A painting of a teenage Mozart, one of the rare portraits painted during the composer's lifetime, will be auctioned in Paris this November. Preserved in a private collection, the work is estimated at over £1 million.
Portraits of Wolfgang Amadeus Mozart (1756-1791) are rare, and most are preserved in museums. Among the best known are a drawing showing him at the piano with his family at the age of seven, exhibited at Paris' Carnavalet Museum, and a painting of him at the age of six attributed to Lorenzoni belonging to the Salzburg Mozarteum.
Now a portrait of the composer is coming up for auction at Christie's Paris on 27 November. The painting represents the teenaged musical prodigy sitting in front of a harpsichord, his hands resting on the keys. He wears a bright red suit, a white wig, and looks intently at the viewer. Attributed to Giambettino Cignaroli, a Veronese painter of the late Baroque and early Neoclassical periods, the work from January 1770 was made following the resounding success of an organ concert given by Mozart in Verona that year.
"Generally, it's the painter's name that attracts buyers. [This time] it's going to be the subject, it's Mozart," said Astrid Centner, the director of the Old Master & 19th Century department at Christie's in Paris, to AFP. The painting carries an estimate between US$880,000-1.3 million (£685,000 to £1.01 million).
"There are very few portraits of Mozart painted in his lifetime and this one is probably the last one in a private collection," said Centner.
The present portrait, which shows the virtuoso at the age of 13, "gives off great intelligence, is very realistic and immortalises a magical moment in the career of the composer".
Although the identity of the artist was not formally confirmed, the auction house asserted that the provenance has been traced very precisely. "It happens very little in the world of art," said Centner, "Wolfgang's father, Leopold, speaks about it in a letter to his wife and dates the painting from January 6-7 1770."
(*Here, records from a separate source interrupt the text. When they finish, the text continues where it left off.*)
<file path="src/hw/gst_pkg.sv">
package gst_pkg;
  // Register byte offsets on the APB
  localparam logic [7:0] GST_OFS_COUNT_LOW = 8'h00;
  localparam logic [7:0] GST_OFS_COUNT_HIGH = 8'h04;
  localparam logic [7:0] GST_OFS_GATE_CTRL = 8'h08;
  localparam logic [7:0] GST_OFS_CTRL = 8'h0C;
  localparam logic [7:0] GST_OFS_FLAGS = 8'h10;
  localparam logic [7:0] GST_OFS_IRQ_EN = 8'h14;
  localparam logic [7:0] GST_OFS_CMP_STAT = 8'h18;
  // Gate control fields
  localparam int GST_GC_GATE_EN = 7;
  localparam int GST_GC_POL = 6;
  localparam int GST_GC_TOGGLE = 5;
  localparam int GST_GC_SPM = 4;
  localparam int GST_GC_GO = 3;
  localparam int GST_GC_VAL = 2;
  localparam int GST_GC_SS_HI = 1;
  localparam logic [1:0] GST_SS_PIN = 2'h0;
  localparam logic [1:0] GST_SS_MATCH = 2'h1;
  localparam logic [1:0] GST_SS_CMP1 = 2'h2;
  localparam logic [1:0] GST_SS_CMP2 = 2'h3;
  // Control fields
  localparam int GST_CT_CS_HI = 7;
  localparam int GST_CT_PS_HI = 5;
  localparam int GST_CT_RD16 = 1;
  localparam int GST_CT_ON = 0;
  localparam logic [1:0] GST_CS_INSTR = 2'h0;
  localparam logic [1:0] GST_CS_SYS = 2'h1;
  localparam logic [1:0] GST_CS_EXT = 2'h2;
  // Comparator status bits
  localparam int GST_CMP1_BIT = 5;
  localparam int GST_CMP2_BIT = 6;
  // Flag and enable layout, special event compare mode
  localparam int GST_GATE_FLAG_BIT = 0;
  localparam int GST_OVF_BIT_LOW = 1;
  localparam int GST_OVF_BIT_HIGH = 3;
  localparam logic [3:0] GST_CMP_MODE_SPECIAL = 4'hB;
  // Reset values and count limit
  localparam logic [7:0] GST_RST_GATE_CTRL = 8'h00;
  localparam logic [7:0] GST_RST_CTRL = 8'h00;
  localparam logic [15:0] GST_RST_COUNT = 16'h0000;
  localparam logic [15:0] GST_COUNT_MAX = 16'hFFFF;
  // Core clocks per instruction cycle
  localparam int GST_INSTR_DIV = 4;
endpackage

</file>
<file path="src/hw/gst_sync.sv">
`timescale 1ns/1ps
`default_nettype none
module gst_sync (
  input wire logic core_clk,
  input wire logic rst,
  input wire logic d,
  output logic q
);
  logic s1_ff;
  logic s2_ff;
  logic s3_ff;
  logic q_ff;

  always_ff @(posedge core_clk) begin
    if (rst) begin
      s1_ff <= 1'b0;
      s2_ff <= 1'b0;
      s3_ff <= 1'b0;
    end else begin
      s1_ff <= d;
      s2_ff <= s1_ff;
      s3_ff <= s2_ff;
    end
  end

  // Level accepted only once two stages agree
  always_ff @(posedge core_clk) begin
    if (rst) begin
      q_ff <= 1'b0;
    end else if (s2_ff == s3_ff) begin
      q_ff <= s3_ff;
    end
  end

  assign q = q_ff;
endmodule // gst_sync
`default_nettype wire

</file>
<file path="src/hw/gst_timer.sv">
`timescale 1ns/1ps
`default_nettype none
module gst_timer
  import gst_pkg::*;
#(
  parameter int INSTANCE = 0
) (
  input wire logic core_clk,
  input wire logic rst,
  input wire logic psel,
  input wire logic penable,
  input wire logic pwrite,
  input wire logic [7:0] paddr,
  input wire logic [31:0] pwdata,
  output logic [31:0] prdata,
  output logic pready,
  output logic pslverr,
  input wire logic gate_input_pin,
  input wire logic ext_clk_pin,
  input wire logic [7:0] comparator_status,
  input wire logic companion_match,
  input wire logic compare_assigned,
  input wire logic [3:0] compare_unit_mode_field,
  input wire logic special_event_trigger,
  output logic overflow_irq,
  output logic gate_event_irq
);
  localparam int OVF_BIT = (INSTANCE == 2) ? GST_OVF_BIT_HIGH : GST_OVF_BIT_LOW;

  if (INSTANCE < 0 || INSTANCE > 2) begin : g_bad_instance
    $error("INSTANCE must be 0, 1 or 2");
  end

  logic [7:0] gate_ctrl_ff;
  logic [7:0] ctrl_ff;
  logic [15:0] count_ff;
  logic [7:0] high_buf_ff;
  logic [7:0] flags_ff;
  logic [7:0] irq_en_ff;
  logic [31:0] prdata_ff;
  logic [1:0] instr_div_ff;
  logic [2:0] pre_ff;
  logic [1:0] match_cnt_ff;
  logic match_gate_ff;
  logic gate_act_ff;
  logic toggle_ff;
  logic gate_t_ff;
  logic armed_ff;
  logic gate_level_status_ff;
  logic ext_prev_ff;

  logic [3:0] async_in;
  logic [3:0] async_sync;

  // Pin, external clock and comparator levels arrive from other domains
  assign async_in = {comparator_status[GST_CMP2_BIT], comparator_status[GST_CMP1_BIT],
                     ext_clk_pin, gate_input_pin};
  genvar gi;
  generate
    for (gi = 0; gi < 4; gi++) begin : g_sync
      gst_sync u_sync (
        .core_clk(core_clk),
        .rst(rst),
        .d(async_in[gi]),
        .q(async_sync[gi])
      );
    end
  endgenerate
  wire logic pin_s = async_sync[0];
  wire logic ext_s = async_sync[1];
  wire logic cmp1_s = async_sync[2];
  wire logic cmp2_s = async_sync[3];

  // Field views
  wire logic gate_en = gate_ctrl_ff[GST_GC_GATE_EN];
  wire logic polarity = gate_ctrl_ff[GST_GC_POL];
  wire logic toggle_en = gate_ctrl_ff[GST_GC_TOGGLE];
  wire logic spm_en = gate_ctrl_ff[GST_GC_SPM];
  wire logic go_done = gate_ctrl_ff[GST_GC_GO];
  wire logic [1:0] src_sel = gate_ctrl_ff[GST_GC_SS_HI -: 2];
  wire logic timer_on = ctrl_ff[GST_CT_ON];
  wire logic rd16 = ctrl_ff[GST_CT_RD16];
  wire logic [1:0] clk_sel = ctrl_ff[GST_CT_CS_HI -: 2];
  wire logic [1:0] pre_sel = ctrl_ff[GST_CT_PS_HI -: 2];

  // APB decode; zero wait states
  wire logic setup_ph = psel & ~penable;
  wire logic access = psel & penable;
  wire logic wr = access & pwrite;
  wire logic rd = access & ~pwrite;
  logic mapped;
  always_comb begin
    case (paddr)
      GST_OFS_COUNT_LOW, GST_OFS_COUNT_HIGH, GST_OFS_GATE_CTRL, GST_OFS_CTRL,
      GST_OFS_FLAGS, GST_OFS_IRQ_EN, GST_OFS_CMP_STAT: mapped = 1'b1;
      default: mapped = 1'b0;
    endcase
  end
  assign pready = 1'b1;
  assign pslverr = access & ~mapped;

  wire logic wr_low = wr & (paddr == GST_OFS_COUNT_LOW);
  wire logic wr_high = wr & (paddr == GST_OFS_COUNT_HIGH);
  wire logic wr_gc = wr & (paddr == GST_OFS_GATE_CTRL);

  // Instruction cycle divider
  logic instr_tick;
  assign instr_tick = (instr_div_ff == 2'(GST_INSTR_DIV - 1));
  always_ff @(posedge core_clk) begin
    if (rst) begin
      instr_div_ff <= 2'h0;
    end else begin
      instr_div_ff <= instr_tick ? 2'h0 : instr_div_ff + 2'h1;
    end
  end

  // Clock source and prescaler
  logic ext_rise;
  logic src_tick;
  logic tick;
  assign ext_rise = ext_s & ~ext_prev_ff;
  always_comb begin
    case (clk_sel)
      GST_CS_INSTR: src_tick = instr_tick;
      GST_CS_SYS: src_tick = 1'b1;
      GST_CS_EXT: src_tick = ext_rise;
      default: src_tick = 1'b0;
    endcase
  end
  always_comb begin
    case (pre_sel)
      2'h0: tick = src_tick;
      2'h1: tick = src_tick & pre_ff[0];
      2'h2: tick = src_tick & (&pre_ff[1:0]);
      default: tick = src_tick & (&pre_ff);
    endcase
  end
  always_ff @(posedge core_clk) begin
    if (rst) begin
      ext_prev_ff <= 1'b0;
      pre_ff <= 3'h0;
    end else begin
      ext_prev_ff <= ext_s;
      // Prescaler restarts on a low byte write
      if (wr_low) begin
        pre_ff <= 3'h0;
      end else if (src_tick & timer_on) begin
        pre_ff <= pre_ff + 3'h1;
      end
    end
  end

  // Companion match pulse, one instruction cycle long
  always_ff @(posedge core_clk) begin
    if (rst) begin
      match_cnt_ff <= 2'h0;
      match_gate_ff <= 1'b0;
    end else if (companion_match) begin
      match_cnt_ff <= 2'(GST_INSTR_DIV - 1);
      match_gate_ff <= 1'b1;
    end else if (match_cnt_ff != 2'h0) begin
      match_cnt_ff <= match_cnt_ff - 2'h1;
    end else begin
      match_gate_ff <= 1'b0;
    end
  end

  // Source select and polarity
  logic gate_raw;
  logic gate_act;
  always_comb begin
    case (src_sel)
      GST_SS_PIN: gate_raw = pin_s;
      GST_SS_MATCH: gate_raw = match_gate_ff;
      GST_SS_CMP1: gate_raw = cmp1_s;
      GST_SS_CMP2: gate_raw = cmp2_s;
      default: gate_raw = 1'b0;
    endcase
  end
  assign gate_act = (gate_raw == polarity);

  // Toggle stage
  logic act_rise;
  logic gate_t;
  assign act_rise = gate_act & ~gate_act_ff;
  always_ff @(posedge core_clk) begin
    if (rst) begin
      gate_act_ff <= 1'b0;
      toggle_ff <= 1'b0;
    end else begin
      gate_act_ff <= gate_act;
      if (!toggle_en) begin
        toggle_ff <= 1'b0;
      end else if (act_rise) begin
        toggle_ff <= ~toggle_ff;
      end
    end
  end
  assign gate_t = toggle_en ? toggle_ff : gate_act;

  // Single pulse stage
  logic t_rise;
  logic t_fall;
  logic nxt_armed;
  logic nxt_gate_val;
  assign t_rise = gate_t & ~gate_t_ff;
  assign t_fall = ~gate_t & gate_t_ff;
  // Toggle output feeds this stage, so combined mode spans one full cycle
  assign nxt_armed = spm_en & ((armed_ff & ~t_fall) | (go_done & t_rise));
  assign nxt_gate_val = spm_en ? (gate_t & nxt_armed) : gate_t;
  always_ff @(posedge core_clk) begin
    if (rst) begin
      gate_t_ff <= 1'b0;
      armed_ff <= 1'b0;
      gate_level_status_ff <= 1'b0;
    end else begin
      gate_t_ff <= gate_t;
      armed_ff <= nxt_armed;
      gate_level_status_ff <= nxt_gate_val;
    end
  end

  // Gate control register; go/done cleared by hardware
  logic go_hw_clr;
  assign go_hw_clr = armed_ff & t_fall;
  always_ff @(posedge core_clk) begin
    if (rst) begin
      gate_ctrl_ff <= GST_RST_GATE_CTRL;
    end else if (wr_gc) begin
      gate_ctrl_ff[7:4] <= pwdata[7:4];
      gate_ctrl_ff[1:0] <= pwdata[1:0];
      // A fresh arm from software outranks a completing pulse
      gate_ctrl_ff[GST_GC_GO] <= pwdata[GST_GC_SPM] &
        (pwdata[GST_GC_GO] | (go_done & ~go_hw_clr));
    end else if (go_hw_clr) begin
      gate_ctrl_ff[GST_GC_GO] <= 1'b0;
    end
  end

  always_ff @(posedge core_clk) begin
    if (rst) begin
      ctrl_ff <= GST_RST_CTRL;
    end else if (wr & (paddr == GST_OFS_CTRL)) begin
      ctrl_ff <= pwdata[7:0];
    end
  end

  // Count
  logic count_en;
  logic overflow;
  logic trig;
  assign count_en = tick & timer_on & (~gate_en | gate_level_status_ff);
  assign overflow = count_en & (count_ff == GST_COUNT_MAX);
  assign trig = special_event_trigger & compare_assigned &
                (compare_unit_mode_field == GST_CMP_MODE_SPECIAL);
  always_ff @(posedge core_clk) begin
    if (rst) begin
      count_ff <= GST_RST_COUNT;
    end else if (wr_low) begin
      count_ff <= {rd16 ? high_buf_ff : count_ff[15:8], pwdata[7:0]};
    end else if (wr_high & ~rd16) begin
      count_ff[15:8] <= pwdata[7:0];
    end else if (trig) begin
      count_ff <= GST_RST_COUNT;
    end else if (count_en) begin
      count_ff <= count_ff + 16'h0001;
    end
  end

  // High byte buffer for 16-bit access
  always_ff @(posedge core_clk) begin
    if (rst) begin
      high_buf_ff <= 8'h00;
    end else if (wr_high & rd16) begin
      high_buf_ff <= pwdata[7:0];
    end else if (rd & (paddr == GST_OFS_COUNT_LOW) & rd16) begin
      high_buf_ff <= count_ff[15:8];
    end
  end

  // Flags: write one to clear, a hardware set wins
  logic gate_fall;
  logic [7:0] flag_set;
  logic [7:0] flag_clr;
  assign gate_fall = ~nxt_gate_val & gate_level_status_ff;
  always_comb begin
    flag_set = 8'h00;
    flag_set[GST_GATE_FLAG_BIT] = gate_fall;
    flag_set[OVF_BIT] = overflow;
  end
  assign flag_clr = (wr & (paddr == GST_OFS_FLAGS)) ? pwdata[7:0] : 8'h00;
  always_ff @(posedge core_clk) begin
    if (rst) begin
      flags_ff <= 8'h00;
    end else begin
      flags_ff <= flag_set | (flags_ff & ~flag_clr);
    end
  end

  always_ff @(posedge core_clk) begin
    if (rst) begin
      irq_en_ff <= 8'h00;
    end else if (wr & (paddr == GST_OFS_IRQ_EN)) begin
      irq_en_ff <= pwdata[7:0];
    end
  end

  wire logic [7:0] flag_mask = 8'(1 << OVF_BIT) | 8'(1 << GST_GATE_FLAG_BIT);

  assign gate_event_irq = flags_ff[GST_GATE_FLAG_BIT] & irq_en_ff[GST_GATE_FLAG_BIT];
  assign overflow_irq = flags_ff[OVF_BIT] & irq_en_ff[OVF_BIT];

  // Read data latched in the setup phase
  logic [7:0] rd_byte;
  always_comb begin
    case (paddr)
      GST_OFS_COUNT_LOW: rd_byte = count_ff[7:0];
      GST_OFS_COUNT_HIGH: rd_byte = rd16 ? high_buf_ff : count_ff[15:8];
      GST_OFS_GATE_CTRL: rd_byte = {gate_ctrl_ff[7:3], gate_level_status_ff,
                                    gate_ctrl_ff[1:0]};
      GST_OFS_CTRL: rd_byte = ctrl_ff;
      GST_OFS_FLAGS: rd_byte = flags_ff & flag_mask;
      GST_OFS_IRQ_EN: rd_byte = irq_en_ff & flag_mask;
      GST_OFS_CMP_STAT: rd_byte = {1'b0, cmp2_s, cmp1_s, 5'h00};
      default: rd_byte = 8'h00;
    endcase
  end
  always_ff @(posedge core_clk) begin
    if (rst) begin
      prdata_ff <= 32'h0000_0000;
    end else if (setup_ph) begin
      prdata_ff <= {24'h00_0000, rd_byte};
    end
  end
  assign prdata = prdata_ff;
endmodule // gst_timer
`default_nettype wire

</file>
Accompanied by his father, Mozart began a tour through Italy in December 1769, a must for all musicians of the time. During his concert in Verona, he provoked the wonder of the local elite, and in his letter, Leopold wrote that a tax collector in Venice decided to order a portrait. The painting would have been painted in two successive sessions, and includes a text in Latin at the bottom of the composition highlighting the genius of the child "having surpassed in the musical art any praise".
The most intriguing element of the work is undoubtedly the score in front of Mozart. Many musicologists have tried to decipher it without real success. Some say it is from the Venetian Baldassare Galuppi, others suggest that it would be by Mozart himself.
Rediscovered in 1865 by Léopold von Sonnleithner, the patron of Beethoven and Schubert, the artwork was exhibited on rare occasions at Carnavalet and Salzburg. The work comes from the collection of the descendants of pianist Alfred Cortot.